New findings from Bank of America reveal a compelling trend: a staggering $104 billion has poured into international developed market stock funds so far this year. This figure significantly eclipses the mere $25 billion channeled into U.S. stock funds, highlighting a distinct pivot in investment strategies. Bank of America analyst Michael Hartnett characterizes this phenomenon as the 'anything but dollar' trade, suggesting investors are actively seeking alternatives to a potentially weakening U.S. dollar and exploring growth avenues in global markets.
Over the past year, international indices, including those in Europe, the Pacific region, and emerging markets, have demonstrably outperformed their U.S. counterparts, such as the S&P 500 and the tech-heavy Nasdaq-100. This superior performance is largely attributed to increasing global demand for commodities and critical technologies powering the artificial intelligence (AI) industry, including rare-earth minerals and semiconductors. Furthermore, shifts in American trade policies and uncertainties surrounding U.S. tariffs may also be contributing factors to this rebalancing of investor interest.
For investors keen to capitalize on this growing trend towards international equities, Exchange-Traded Funds (ETFs) present an accessible and efficient pathway. A prime example is the Vanguard Total International Stock ETF (NASDAQ: VXUS), which offers exposure to an extensive portfolio of 8,691 international stocks across diverse geographies, including Japan, the United Kingdom, China, Canada, and Taiwan. This ETF boasts a remarkably low expense ratio of 0.05%, making it an attractive option for broad international diversification without the complexities of individual stock picking.

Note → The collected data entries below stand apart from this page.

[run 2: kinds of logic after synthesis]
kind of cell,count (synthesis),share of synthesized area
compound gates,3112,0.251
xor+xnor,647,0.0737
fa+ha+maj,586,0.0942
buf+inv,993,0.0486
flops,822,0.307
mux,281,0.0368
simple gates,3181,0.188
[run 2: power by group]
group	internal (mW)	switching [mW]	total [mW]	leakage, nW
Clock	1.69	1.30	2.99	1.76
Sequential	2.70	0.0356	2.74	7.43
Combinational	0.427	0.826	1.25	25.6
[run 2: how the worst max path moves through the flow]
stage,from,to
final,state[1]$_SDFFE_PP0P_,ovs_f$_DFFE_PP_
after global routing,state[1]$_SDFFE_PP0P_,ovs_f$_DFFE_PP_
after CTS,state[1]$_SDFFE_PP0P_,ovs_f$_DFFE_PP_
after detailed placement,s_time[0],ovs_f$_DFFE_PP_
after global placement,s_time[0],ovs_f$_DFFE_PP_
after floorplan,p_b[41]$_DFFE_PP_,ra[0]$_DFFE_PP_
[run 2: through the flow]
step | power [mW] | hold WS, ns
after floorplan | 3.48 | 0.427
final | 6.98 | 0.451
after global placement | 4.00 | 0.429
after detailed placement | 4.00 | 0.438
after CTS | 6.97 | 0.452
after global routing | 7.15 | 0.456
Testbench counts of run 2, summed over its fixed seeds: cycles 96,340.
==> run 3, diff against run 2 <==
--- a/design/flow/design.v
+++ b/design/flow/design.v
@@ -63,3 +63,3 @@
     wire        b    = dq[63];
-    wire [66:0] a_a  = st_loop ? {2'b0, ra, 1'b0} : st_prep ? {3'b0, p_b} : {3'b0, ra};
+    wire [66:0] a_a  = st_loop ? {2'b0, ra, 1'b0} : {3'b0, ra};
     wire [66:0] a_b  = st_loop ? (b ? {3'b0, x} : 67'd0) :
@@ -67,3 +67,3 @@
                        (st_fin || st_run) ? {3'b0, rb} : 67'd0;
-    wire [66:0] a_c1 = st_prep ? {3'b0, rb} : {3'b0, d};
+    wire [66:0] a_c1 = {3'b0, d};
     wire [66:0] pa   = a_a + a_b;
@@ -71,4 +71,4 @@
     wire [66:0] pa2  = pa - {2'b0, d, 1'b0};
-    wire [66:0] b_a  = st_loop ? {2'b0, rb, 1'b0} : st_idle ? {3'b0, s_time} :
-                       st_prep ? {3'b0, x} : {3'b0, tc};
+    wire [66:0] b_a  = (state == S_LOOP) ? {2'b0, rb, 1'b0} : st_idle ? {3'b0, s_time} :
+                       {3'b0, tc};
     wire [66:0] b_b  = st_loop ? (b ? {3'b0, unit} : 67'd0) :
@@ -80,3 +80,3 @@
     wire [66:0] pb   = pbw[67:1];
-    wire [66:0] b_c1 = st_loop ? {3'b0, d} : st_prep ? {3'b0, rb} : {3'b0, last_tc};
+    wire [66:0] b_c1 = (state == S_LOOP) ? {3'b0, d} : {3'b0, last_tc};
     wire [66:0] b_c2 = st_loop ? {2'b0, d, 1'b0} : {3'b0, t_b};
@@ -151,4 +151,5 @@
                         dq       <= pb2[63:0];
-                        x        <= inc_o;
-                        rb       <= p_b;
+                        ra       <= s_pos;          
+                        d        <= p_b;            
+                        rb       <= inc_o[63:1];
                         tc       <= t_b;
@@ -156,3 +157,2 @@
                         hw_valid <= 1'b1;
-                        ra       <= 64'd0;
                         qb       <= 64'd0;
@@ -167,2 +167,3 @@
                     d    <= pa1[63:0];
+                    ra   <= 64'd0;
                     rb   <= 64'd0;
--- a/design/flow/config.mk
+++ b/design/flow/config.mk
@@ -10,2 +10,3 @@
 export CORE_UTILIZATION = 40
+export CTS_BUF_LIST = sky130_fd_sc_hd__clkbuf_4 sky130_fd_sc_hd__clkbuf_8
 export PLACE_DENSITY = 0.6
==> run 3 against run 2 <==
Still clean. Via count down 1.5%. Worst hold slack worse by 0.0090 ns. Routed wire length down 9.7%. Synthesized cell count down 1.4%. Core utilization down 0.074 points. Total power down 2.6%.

The Vanguard Total International Stock ETF strategically allocates its holdings across various regions, with European stocks constituting 37.9% of the fund, Pacific stocks 26.4%, and Emerging Markets a substantial 26.6%. A smaller portion, 7.8%, is allocated to North America and other global segments, ensuring a well-rounded international footprint. While past performance is not indicative of future results, the ETF has shown robust growth, climbing nearly 12% in the current year (as of March 2026), significantly surpassing the performance of both the S&P 500 and Nasdaq-100.

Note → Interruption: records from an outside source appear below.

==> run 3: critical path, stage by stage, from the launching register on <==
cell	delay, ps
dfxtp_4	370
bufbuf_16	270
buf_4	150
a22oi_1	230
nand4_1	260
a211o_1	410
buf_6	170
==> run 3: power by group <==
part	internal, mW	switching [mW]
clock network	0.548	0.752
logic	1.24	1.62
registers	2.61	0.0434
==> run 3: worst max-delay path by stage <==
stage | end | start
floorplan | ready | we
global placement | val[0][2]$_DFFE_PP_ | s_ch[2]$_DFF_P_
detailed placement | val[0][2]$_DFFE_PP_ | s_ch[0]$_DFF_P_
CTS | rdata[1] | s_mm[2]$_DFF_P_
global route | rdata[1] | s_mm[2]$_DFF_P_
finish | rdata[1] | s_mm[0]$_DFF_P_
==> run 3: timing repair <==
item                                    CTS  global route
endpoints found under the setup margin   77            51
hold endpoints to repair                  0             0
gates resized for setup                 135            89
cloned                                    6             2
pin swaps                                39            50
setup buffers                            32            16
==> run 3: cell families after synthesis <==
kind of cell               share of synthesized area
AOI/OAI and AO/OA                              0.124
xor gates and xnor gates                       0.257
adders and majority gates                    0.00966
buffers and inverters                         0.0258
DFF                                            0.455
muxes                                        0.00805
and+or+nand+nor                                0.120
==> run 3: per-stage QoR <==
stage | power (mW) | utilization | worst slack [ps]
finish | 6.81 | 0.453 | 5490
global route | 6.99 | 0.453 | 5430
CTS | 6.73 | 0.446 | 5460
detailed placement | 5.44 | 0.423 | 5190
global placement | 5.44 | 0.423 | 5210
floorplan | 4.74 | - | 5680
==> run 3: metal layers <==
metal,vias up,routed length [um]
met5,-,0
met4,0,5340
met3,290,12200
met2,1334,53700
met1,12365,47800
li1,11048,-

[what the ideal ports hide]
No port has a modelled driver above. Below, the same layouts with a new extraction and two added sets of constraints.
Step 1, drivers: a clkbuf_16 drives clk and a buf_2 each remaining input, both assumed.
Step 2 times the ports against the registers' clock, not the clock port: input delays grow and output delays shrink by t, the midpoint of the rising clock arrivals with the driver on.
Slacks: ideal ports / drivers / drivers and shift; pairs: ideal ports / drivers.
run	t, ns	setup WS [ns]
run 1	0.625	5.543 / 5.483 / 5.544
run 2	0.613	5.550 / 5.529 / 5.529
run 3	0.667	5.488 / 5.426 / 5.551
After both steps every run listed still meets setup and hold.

While the upward trajectory of international stocks is not guaranteed, investing in a diversified international fund like VXUS offers several strategic advantages. It provides a means to hedge against a potentially weaker dollar, diversify away from an over-reliance on AI stocks, and broaden a portfolio's exposure beyond U.S. markets. This approach allows investors to strategically position themselves within the global economy, mitigate risks, and potentially enhance long-term returns by embracing a wider array of investment opportunities.